Australia's COVIDSafe contact tracing story is full of holes and we should worry
By Stilgherrian for The Full Tilt | May 3, 2020 -- 23:46 GMT (09:46 AEST) | Topic: Coronavirus: Business and technology in a pandemic
The government's coronavirus strategy bets heavily on an unproven COVID-19 tracing app, but the lack of a working back end and ham-fisted messaging risks the loss of the public's trust.

The message from Prime Minister Scott Morrison is simple, patronising, and dangerously misleading: Download the COVIDSafe app and we can start letting you out of coronavirus lockdown.
It's misleading because there's no evidence that a so-called "contact tracing" app will be a net benefit. Someone should've checked that up front.
It's dangerous because much of the official messaging is about being "safe" and "protecting" you.
The COVIDSafe strategy is technological hubris. Blind faith that an app can replace, or at least substantially enhance, the urgent labour-intensive detective work of contact tracing.
"The lure of automating the painstaking process of contact tracing is apparent. But to date, no one has demonstrated that it's possible to do so reliably despite numerous concurrent attempts," wrote researchers and academics at the Brookings Institution.
"We worry that contact tracing apps will serve as vehicles for abuse and disinformation, while providing a false sense of security to justify reopening local and national economies well before it is safe to do so."

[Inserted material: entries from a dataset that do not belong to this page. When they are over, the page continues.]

Source: an optimization exercise on an open RTL-to-GDS flow (aim: small area and few clock cycles per item). Production flows keep margins and buffers that such runs may drop. In this exercise RTL edits were held to simulation tests only and were not proved equivalent to the original. Power is estimated from default activity; no workload was simulated.

$ cat design/flow/design.v
module d_cache	#(	
					parameter DATA_WIDTH = 32,
					parameter ADDRESS_WIDTH = 22,
					parameter BLOCK_OFFSET_WIDTH = 2,
					parameter ASSOCIATIVITY = 1,  
					parameter INDEX_WIDTH = 5,   
					parameter TAG_WIDTH = 21 - INDEX_WIDTH - BLOCK_OFFSET_WIDTH,
					parameter MEM_MASK_WIDTH = 3  
				)
				(	 
					input i_Clk,
					input i_Reset_n,
					input i_Valid,
					input [MEM_MASK_WIDTH-1:0] i_Mem_Mask,
					input [(TAG_WIDTH+INDEX_WIDTH+BLOCK_OFFSET_WIDTH)-1:0] i_Address,	 
					input i_Read_Write_n,
					input [DATA_WIDTH-1:0] i_Write_Data,
					output o_Ready,
					output reg o_Valid,					 
					output [DATA_WIDTH-1:0] o_Data,
					output reg o_MEM_Valid,
					output reg o_MEM_Read_Write_n,
					output reg [(TAG_WIDTH+INDEX_WIDTH+BLOCK_OFFSET_WIDTH):0] o_MEM_Address,	 
					output reg [DATA_WIDTH-1:0] o_MEM_Data,
					input i_MEM_Valid,
					input i_MEM_Data_Read,
					input i_MEM_Last,
					input [DATA_WIDTH-1:0] i_MEM_Data
				);
	localparam DEBUG = 1'b1;
	localparam FALSE = 1'b0;
	localparam TRUE = 1'b1;
	localparam UNKNOWN = 1'bx;
	localparam READ = 1'b1;
	localparam WRITE = 1'b0;	
	wire debug; 
	reg [(TAG_WIDTH+INDEX_WIDTH+BLOCK_OFFSET_WIDTH)-1:0] r_i_Address;
	reg [BLOCK_OFFSET_WIDTH:0] r_i_BlockOffset;
	reg [INDEX_WIDTH-1:0] r_i_Index;
	reg [TAG_WIDTH-1:0] r_i_Tag;
	reg [DATA_WIDTH-1:0] r_i_Write_Data, r_o_Data;
	reg r_i_Read_Write_n;
	wire [BLOCK_OFFSET_WIDTH-1:0] i_BlockOffset = i_Address[BLOCK_OFFSET_WIDTH-1:0];
	wire [INDEX_WIDTH-1:0] i_Index = i_Address[INDEX_WIDTH+BLOCK_OFFSET_WIDTH-1:BLOCK_OFFSET_WIDTH];
	wire [TAG_WIDTH-1:0] i_Tag = i_Address[TAG_WIDTH+INDEX_WIDTH+BLOCK_OFFSET_WIDTH-1:INDEX_WIDTH+BLOCK_OFFSET_WIDTH];
	reg [(TAG_WIDTH<<INDEX_WIDTH)-1:0] Tag_Array;	 
	reg [(1<<INDEX_WIDTH)-1:0] Valid_Array;
	reg [(1<<INDEX_WIDTH)-1:0] Dirty_Array;
	wire [31:0] bank0readdata, bank1readdata, bank2readdata, bank3readdata;
	reg [31:0] bank0writedata, bank1writedata, bank2writedata, bank3writedata;
	reg bank0we, bank1we, bank2we, bank3we;
	reg finished_populate;
	reg [5:0] State;
	localparam STATE_READY = 0;				 
	localparam STATE_PAUSE = 1;
	localparam STATE_POPULATE = 2;				 
	localparam STATE_WRITEOUT = 3;			 
	integer i;
	reg [8:0] Gen_Count;						 
	assign o_Ready = (State==STATE_READY);
	assign debug = 0; 
	wire populate = (r_i_Read_Write_n == WRITE) && i_MEM_Valid && (Gen_Count == r_i_BlockOffset) && (State == STATE_POPULATE);
	wire [DATA_WIDTH-1:0] Populate_Data = populate ? r_i_Write_Data : i_MEM_Data;
	wire cache_hit = i_Valid && Valid_Array[i_Index] && (Tag_Array[i_Index*TAG_WIDTH +: TAG_WIDTH] == i_Tag) && !o_Valid;
	wire cache_read_hit = cache_hit && (i_Read_Write_n == READ)&& (State == STATE_READY);
	wire cache_write_hit =  cache_hit && (i_Read_Write_n == WRITE) && (State == STATE_READY);
	wire cache_miss = !cache_hit && i_Valid && !o_Valid;
	wire valid_read = (r_i_Read_Write_n == READ) && o_Valid;
	wire w_bank0we = cache_write_hit && (i_BlockOffset == 0)  || bank0we;
	wire w_bank1we = cache_write_hit && (i_BlockOffset == 1)  || bank1we;
	wire w_bank2we = cache_write_hit && (i_BlockOffset == 2)  || bank2we;
	wire w_bank3we = cache_write_hit && (i_BlockOffset == 3)  || bank3we;
	wire [DATA_WIDTH-1:0] w_bank0writedata = cache_write_hit ? i_Write_Data : bank0writedata;
	wire [DATA_WIDTH-1:0] w_bank1writedata = cache_write_hit ? i_Write_Data : bank1writedata;
	wire [DATA_WIDTH-1:0] w_bank2writedata = cache_write_hit ? i_Write_Data : bank2writedata;
	wire [DATA_WIDTH-1:0] w_bank3writedata = cache_write_hit ? i_Write_Data : bank3writedata;
	assign o_Data = r_i_BlockOffset == 0 ? bank0readdata :
					r_i_BlockOffset == 1 ? bank1readdata :
					r_i_BlockOffset == 2 ? bank2readdata :
					r_i_BlockOffset == 3 ? bank3readdata :
					r_o_Data;  
	wire [INDEX_WIDTH-1:0] bank_Index = (State == STATE_READY) ? i_Index : r_i_Index;
	cache_bank #(
					.INDEX_WIDTH(INDEX_WIDTH)
				)
				databank 
				(	 
					.i_Clk(i_Clk),
					.i_address(bank_Index),
					.i_writedata(w_bank0writedata),
					.i_we(w_bank0we),
					.o_readdata(bank0readdata)
				);
	cache_bank #(
					.INDEX_WIDTH(INDEX_WIDTH)
				)
				databank1 
				(	 
					.i_Clk(i_Clk),
					.i_address(bank_Index),
					.i_writedata(w_bank1writedata),
					.i_we(w_bank1we),
					.o_readdata(bank1readdata)
				);
	cache_bank #(
					.INDEX_WIDTH(INDEX_WIDTH)
				)
				databank2 
				(	 
					.i_Clk(i_Clk),
					.i_address(bank_Index),
					.i_writedata(w_bank2writedata),
					.i_we(w_bank2we),
					.o_readdata(bank2readdata)
				);
	cache_bank #(
					.INDEX_WIDTH(INDEX_WIDTH)
				)
				databank3 
				(	 
					.i_Clk(i_Clk),
					.i_address(bank_Index),
					.i_writedata(w_bank3writedata),
					.i_we(w_bank3we),
					.o_readdata(bank3readdata)
				);
always @(posedge i_Clk or negedge i_Reset_n)
	begin
		if( !i_Reset_n )
		begin
			State <= STATE_READY;
			o_MEM_Valid <= FALSE;
			o_Valid <= FALSE;
			bank0we <= FALSE;
			bank1we <= FALSE;
			bank2we <= FALSE;
			bank3we <= FALSE;
			finished_populate <= FALSE;
			Valid_Array <= 0;
			Dirty_Array <= 0;
			Tag_Array <= 0;
			r_i_Address <= 0;
			r_i_BlockOffset <= 0;
			r_i_Index <= 0;
			r_i_Tag <= 0;
			r_i_Write_Data <= 0;
			r_i_Read_Write_n <= 0;
			r_o_Data <= 0;
			o_MEM_Read_Write_n <= READ;
			o_MEM_Address <= 0;
			o_MEM_Data <= 0;
			Gen_Count <= 0;
			bank0writedata <= 0;
			bank1writedata <= 0;
			bank2writedata <= 0;
			bank3writedata <= 0;
		end else begin
			finished_populate <= FALSE;
			o_Valid <= FALSE;
			bank0we <= FALSE;
			bank1we <= FALSE;
			bank2we <= FALSE;
			bank3we <= FALSE;
			case(State)
				STATE_READY: begin
					if(cache_read_hit) begin
					  r_i_Read_Write_n <= READ;
						o_Valid <= TRUE;
						r_i_BlockOffset <= i_BlockOffset;
						if(debug)						
							$display("read hit %x outputs %x", i_Address, r_o_Data);
					end else if(cache_write_hit) begin
						r_i_Read_Write_n <= WRITE;
						o_Valid <= TRUE;
						Dirty_Array[i_Index] <= TRUE;
						if(debug)
							$display("write hit %x to %x", i_Write_Data, i_Address);
					end else if(cache_miss) begin  
						r_i_Address <= i_Address;
						r_i_BlockOffset <= i_BlockOffset;
						r_i_Index <= i_Index;
						r_i_Tag <= i_Tag;
						r_i_Write_Data <= i_Write_Data;
						r_i_Read_Write_n <= i_Read_Write_n;
						o_MEM_Valid <= TRUE;
						if(!Valid_Array[i_Index] || !Dirty_Array[i_Index]) begin
							Gen_Count <= 0;
							State <= STATE_POPULATE;
							o_MEM_Read_Write_n <= READ;
							o_MEM_Address <= {i_Tag,i_Index,{BLOCK_OFFSET_WIDTH+1{1'b0}}};
							if(debug)
								$display("read miss on address %x", i_Address);
						end else if(Dirty_Array[i_Index]) begin
							Gen_Count <= 0;
							State <= STATE_WRITEOUT;
							o_MEM_Read_Write_n <= WRITE;
							o_MEM_Address <= {Tag_Array[i_Index*TAG_WIDTH +: TAG_WIDTH],i_Index,{BLOCK_OFFSET_WIDTH+1{1'b0}}};	
							if(debug)
								$display("write miss %x to %x", i_Write_Data, i_Address);
						end
					end
				end
				STATE_WRITEOUT: begin  
					o_MEM_Read_Write_n <= WRITE;
					if(i_MEM_Data_Read) begin
						case( Gen_Count )
							0:	o_MEM_Data <= bank0readdata;  
							1:	o_MEM_Data <= bank1readdata;
							2:	o_MEM_Data <= bank2readdata;
							3:	o_MEM_Data <= bank3readdata;		 
							default:	$display("Warning: Invalid Gen Count value @ d_cache writeout");
						endcase
						if(i_MEM_Last) begin
							Gen_Count <= 0;
							State <= STATE_POPULATE;
							o_MEM_Valid <= TRUE;
							o_MEM_Address <= {r_i_Tag,r_i_Index,{BLOCK_OFFSET_WIDTH+1{1'b0}}};
							o_MEM_Read_Write_n <= READ;								
							Dirty_Array[r_i_Index] <= FALSE;	 
						end else begin
							Gen_Count <= Gen_Count + 9'd1;
						end
					end
					else
					begin
						if (Gen_Count == 0)  o_MEM_Data <= bank0readdata;
					end
				end
				STATE_POPULATE: begin  
					if( i_MEM_Valid ) begin
						case( Gen_Count )
								0:	begin
									bank0writedata <= Populate_Data;
									bank0we <= 1;
									end
								1:	begin
									bank1writedata <= Populate_Data;
									bank1we <= 1;
									end
								2:	begin
									bank2writedata <= Populate_Data;
									bank2we <= 1;
									end
								3:	begin
									bank3writedata <= Populate_Data;
									bank3we <= 1;
									end
							default:	$display("Warning: Invalid Gen Count value @ d_cache");
						endcase
						if((Gen_Count == r_i_BlockOffset) && (r_i_Read_Write_n == READ)) begin
							r_o_Data <= Populate_Data;
							if(debug)
								$display("Populate address %h data is %h", r_i_Address, Populate_Data);
						end
						Gen_Count <= Gen_Count + 9'd1;
						if( i_MEM_Last )
						begin
							Tag_Array[r_i_Index*TAG_WIDTH +: TAG_WIDTH] <= r_i_Tag;
							Valid_Array[r_i_Index] <= TRUE;
							o_MEM_Valid <= FALSE;
							if( r_i_Read_Write_n == WRITE )
								Dirty_Array[r_i_Index] <= TRUE;
							else
								Dirty_Array[r_i_Index] <= FALSE;
							State <= STATE_PAUSE;
							r_i_BlockOffset <= 4;
						end
					end
				end
				STATE_PAUSE: begin
					o_Valid <= TRUE;
					State <= STATE_READY;
				end
			endcase
		end
	end
endmodule
module cache_bank #(	
					parameter DATA_WIDTH = 32,
					parameter TAG_WIDTH = 10,
					parameter INDEX_WIDTH = 9,   
					parameter BLOCK_OFFSET_WIDTH = 2,   
					parameter MEM_MASK_WIDTH = 3
				)
	(o_readdata, i_address, i_writedata, i_we, i_Clk);
   output reg [DATA_WIDTH-1:0] o_readdata;
   input [DATA_WIDTH-1:0] i_writedata;
   input [INDEX_WIDTH-1:0] i_address;
   input i_we, i_Clk;
   reg [DATA_WIDTH-1:0] mem [0:(1<<INDEX_WIDTH)-1];
    always @(posedge i_Clk) begin
        if (i_we)
            mem[i_address] <= i_writedata;
        o_readdata <= mem[i_address];
   end
endmodule
$ cat design/flow/run.sh
#!/bin/bash
# synth_recipe.tcl (not shown) runs the flow's synth.tcl, then flattens the netlist and writes it again
# the make line also repeats each setting of config.mk as NAME=value (left out here)
make -C /OpenROAD-flow-scripts/flow DESIGN_CONFIG=/design/flow/config.mk WORK_HOME=/design/flow/orfs CLKGATE_MAP_FILE= SYNTH_SCRIPT=/design/flow/synth_recipe.tcl finish
$ cat design/flow/config.mk
export PLATFORM = sky130hd
export DESIGN_NAME = d_cache
export DESIGN_NICKNAME = d_cache
export VERILOG_FILES = /design/flow/design.v
export SDC_FILE = /design/flow/constraint.sdc
export NUM_CORES = 4
export LEC_CHECK = 0
export CAP_MARGIN = 20
export CORE_MARGIN = 2
export CORE_UTILIZATION = 40
export PLACE_DENSITY = 0.6
export SLEW_MARGIN = 20
$ cat design/flow/constraint.sdc
create_clock -name core_clock -period 10.0 [get_ports {i_Clk}]
set_input_delay 2.0000 -clock core_clock [delete_from_list [all_inputs] [get_ports {i_Clk}]]
set_output_delay 2.0000 -clock core_clock [all_outputs]
set_load 0.01 [all_outputs]
==> impl_results.md <==
- Run status: finished clean
- TritonCTS clock tree: done
- Total wire length after detailed routing: 660,500 um
- Crit path max-delay cell type: nand2_1
- Cell internal power dissipation: 48.14 mW
- Switching pwr: 34.50 mW
- Final Max Tran Viols: 0
- Maximum number of pins on one net before global-route repair: 184
- Drt drc: 0
- Flop pwr share: 34.2%
- Total negative slack: 0 ns
- Cell chain of the critical path: buf_6 > buf_12 > mux4_2 > mux2i_1 > mux2i_1 > xnor2_1 > o22ai_1 > or4_1 > or4_1 > nor3_4 > buf_12 > nand2_1 > nand2_1
- Ports placed on the boundary: 185
- Starting Density: 40.09%
- Data arrival at the endpoint of the critical path: 8.38 ns
- Type of destination of the critical path: register
- CTS Root Buffer Type: clkbuf_16
- Avg WL per Cell: 35.80 um
- Layout cell share with drive strength beyond 1: 22.96%
- Remaining antenna violation count after routing: 0
- Fmax: 129.3 MHz
- Clock-pin slew on the worst setup and hold paths: 0.06 ns
- Port bufs: 178
- Data required time at the worst endpoint: 10.64 ns
- Die Span Y: 706.9 um
- Final period utilization: 77.37%
- Worst min-delay path class: register to register
- Leakage dissipation: 76.31 nW
- CTS buffer count: 523
- Final Cell Area: 228,000 um2
- RSZ-0062 raised after global routing: no
- Net count of the finished layout: 11.58k
- Dpl ws: 1.438 ns
- Layout fillers: 41.18k
- Power per unit of standard cell area: 362.4 nW/um2
- Gpl congestion: 0.9549
- Clock Sink Count: 5,020
- Worst relative slew slack: 9.352%
- Number of different library cells in the post-synthesis netlist: 78
- DR iter-0 viols: 16.25k
- Flop and latch count out of synthesis: 5,020
- Global route overflow: 0
- Initial antenna violation count: 53
- Startpoint class of the critical path: primary input
- Delay-heaviest family, CP: simple AND/OR/NAND/NOR gates
- Maximum clock path buffer count: 4
- Placeable core region: 492,900 um2
- Worst Tran Pin Value: 1.351 ns
- Fraction of registers with async set/reset: 15.86%
- Sequential share of the synthesized area: 73.62%
- Combinational group share of total power: 42.4%
- Cell Rows: 258
- Warnings from Yosys: 2
- Initial DRT Pass Iterations: 10
- Final critical-path required period: 7.737 ns
- Count of final setup violators: 0
- Clock share of power: 23.4%
- Post-synthesis average cell area: 18.07 um2
- Global-route wire length before repair: 905,100 um
- Full die area: 499,700 um2
- Detailed placer's ending HPWL: 382,900 um
- Via-per-instance ratio: 6.252
- Proportion of total power due to net switching: 41.75%
- End-of-flow core utilization: 46.26%
- Post-synthesis cell area: 197,600 um2
- Area growth, synth to finish: 15.40%
- Vias in the first global route: 113.4k
- Hold Buf Count CTS: 0
- Worst path bufs/invs: 3
- Clock latency reported for the late side of the worst-skew pair: 1.08 ns
- Critical setup path kind: primary input to register
- Ys flop type: edfxtp_1
- Layout Skew: 0.1111 ns
- Worst Setup Slack, final: 2.263 ns
- Max-cap violations: 0
- Buffers inserted by post-CTS timing repair: 0
- Count of final hold-check violations: 0
- Die boundary width: 706.9 um
- Number of gates resized after cts: 0
- EDFF count, synth: 4,096
- Routed via count: 115.3k
- Dpl cell area: 210,900 um2
- Peak per-stage delay on the critical path: 1.06 ns
- Synth Instances: 10.94k
- Max VDD drop: 0.0007134 V
- CP max FO: 83
- All-Layer GR Usage: 25.89%
- Maximum level of the CTS H-tree: 6
metal layers:
metal	vias up	GRT usage, %	share of wire (%)
li1	45270	-	-
met1	61230	34.18	38
met2	7269	38.79	45
met3	1524	8.122	12
met4	48	12.74	5.7
met5	-	1.346	0.084
cell type report:
type                    instances  area [um2]  share of cell area (%)
diodes                         69       172.7                 0.07572
repair buffers                680        6506                   2.853
well taps                    6500        8133                   3.566
inverters                      43       161.4                 0.07078
flip-flops and latches       5020      145500                   63.79
multi-input cells            5189       50720                   22.24
clock inverters               234        2560                   1.123
clock buffers                 714       14320                   6.277
synthesized netlist by cell type, types with 23 or more instances:
library cell | number | share of area (%)
buf_1 | 133 | 0.25
nand4_1 | 78 | 0.25
buf_2 | 57 | 0.14
mux4_2 | 1105 | 13
a21oi_1 | 224 | 0.57
mux2_2 | 96 | 0.55
a211oi_1 | 39 | 0.15
mux2i_1 | 291 | 1.5
nor3_1 | 163 | 0.41
a22oi_1 | 518 | 2.0
inv_1 | 40 | 0.076
o2bb2ai_1 | 119 | 0.53
a222oi_1 | 32 | 0.16
edfxtp_1 | 4096 | 62
xnor2_1 | 23 | 0.10
dfxtp_1 | 128 | 1.3
o21bai_1 | 35 | 0.13
clkbuf_1 | 482 | 0.92
o21ai_0 | 659 | 1.7
nor2_1 | 260 | 0.49
nand3_1 | 62 | 0.16
ha_1 | 25 | 0.16
dfrtp_1 | 795 | 10
and3_1 | 80 | 0.25
nand2_1 | 1065 | 2.0
o22ai_1 | 27 | 0.085
power by group through the flow:
| stage | sequential (mW) | clock [mW] | combinational (mW) |
|---|---|---|---|
| final | 28.3 | 19.3 | 35.0 |
| after global routing | 28.4 | 20.3 | 35.7 |
| after CTS | 28.2 | 19.5 | 33.9 |
| after detailed placement | 28.6 | 0 | 33.7 |
| after global placement | 28.5 | 0 | 33.2 |
| after floorplan | 27.6 | 0 | 17.9 |
worst reg2reg max path, delay by kind of cell, from the launching register on:
kind,cells,cell delay (ns)
DFF,1,0.69
adders and majority gates,4,2.26
buffers and inverters,1,0.35
and+or+nand+nor,8,2.86
AOI/OAI and AO/OA,2,0.56
state kept, by name (all words and copies together) (netlist names), 9 cells and up:
name,count
databank3.o_readdata,32
databank3.mem,1024
databank2.mem,1024
bank3writedata,32
databank.o_readdata,32
Valid_Array,32
databank1.mem,1024
r_i_Tag,14
bank0writedata,32
Dirty_Array,32
bank1writedata,32
Tag_Array,448
Gen_Count,9
databank2.o_readdata,32
bank2writedata,32
databank.mem,1024
o_MEM_Data,32
o_MEM_Address,19
r_o_Data,32
databank1.o_readdata,32
r_i_Write_Data,32
metrics by stage:
step                      hold slack [ns]  power, mW  cells
after floorplan                    0.4233      45.54  10940
after global placement             0.4525      61.69  17430
after detailed placement           0.4600      62.33  17430
after CTS                          0.4757      81.56  18380
after global routing               0.4885      84.44  18410
final                              0.4731      82.64  18450
cells in the final DEF (no fill, tap or decap), types with 24 or more instances in the layout:
cell             netlist  layout
mux2_2                96      96
nand4_1               78      78
mux2i_1              291     257
clkbuf_8               0      34
inv_1                 40      40
a22oi_1              518     515
a222oi_1              32      32
clkbuf_1             482     149
clkinv_1               1      58
clkdlybuf4s50_1        0     171
buf_12                 0      73
nor2_1               260     237
o21bai_1              35      35
dfrtp_1              795     795
buf_4                 10     425
o22ai_1               27      27
mux4_2              1105    1105
nand3_1               62      59
ha_1                  25      24
bufinv_16              0      38
nand2_1             1065    1057
dfxtp_1              128     128
nor3_1               163      32
nor3_2                 1     131
a21oi_1              224     217
a211oi_1              39      38
o2bb2ai_1            119     119
clkbuf_16              0     531
diode_2                0      69
edfxtp_1            4096    4096
clkinv_2               0      83
and3_1                80      80
o21ai_0              659     648
cell families (layout without fill, tap and decap cells):
logic type	Yosys count	count (layout)	share of synthesized area, %
multiplexers	1502	1502	14.69
flip-flops	5020	5020	73.62
other	1	72	0.001898
buffers and inverters	729	1671	1.455
AND/OR/NAND/NOR	1806	1806	3.929
XOR/XNOR	31	31	0.1374
adder cells (fa/ha/maj)	30	30	0.2090
AO/OA/AOI/OAI	1817	1817	5.956
path summary, 6_finish.rpt:
| check | from | cells after the start | end | slack [ns] |
|---|---|---|---|---|
| max | i_Address[4] | 13 | databank.mem[23][15]$_DFFE_PP_ | 2.26 |
| min | Valid_Array[6]$_DFFE_PN0P_ | 1 | Valid_Array[6]$_DFFE_PN0P_ | 0.47 |
| max reg2reg | r_i_Index[2]$_DFFE_PN0P_ | 15 | Tag_Array[182]$_DFFE_PN0P_ | 3.20 |
| min reg2reg | Valid_Array[6]$_DFFE_PN0P_ | 1 | Valid_Array[6]$_DFFE_PN0P_ | 0.47 |
| max in group asynchronous | i_Reset_n | 3 | bank1writedata[29]$_DFFE_PN0P_ | 6.73 |
| min in group asynchronous | i_Reset_n | 1 | Valid_Array[30]$_DFFE_PN0P_ | 1.02 |
Testbench counts, summed over its fixed seeds: cycles 143,608, requests 24,000.

## re-timing with driven ports
The results above use ideal ports. As a check the final layout listed here was re-extracted and re-timed, cells and wires unchanged.
Step 1, drivers: a clkbuf_16 drives i_Clk and a buf_2 each remaining input, both assumed.
Step 2 adds t to the input delays and takes it off the output delays; t is the mean of the earliest and latest rising clock arrival at the registers after step 1. Input paths then give back, and output paths get back, about the clock's delay inside the block.
Three values: no drivers, after step 1, after step 2; two values: the first two.
t (ns): 1.151
setup WS [ns]: 2.263 / 2.322 / 1.170
worst setup path at the end: input to register
pins driven straight from the clock port: 1
After both steps this run still meets setup and hold. For this run, drivers alone change the setup slack by +0.059 ns; drivers and shift together by -1.093 ns.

COVIDSafe doesn't do what contact tracers do. It merely logs which other COVIDSafe users you've been near, ready for later analysis, should one of you test COVID-19 positive.
That won't pick up potential infection paths such as random unrelated people buying a takeaway muffin from the same cafe across several days, taking moments to do so. It won't notice you sliding your hand along a dirty handrail.
That's why Apple and Google's partnership to develop a tracing-friendly API has been labelled as "exposure notification" apps instead.
The Brookings researchers detail flaws such as false positives leading people to ignore repeated alerts, when people are close but safely separated by walls, or using personal protective equipment (PPE).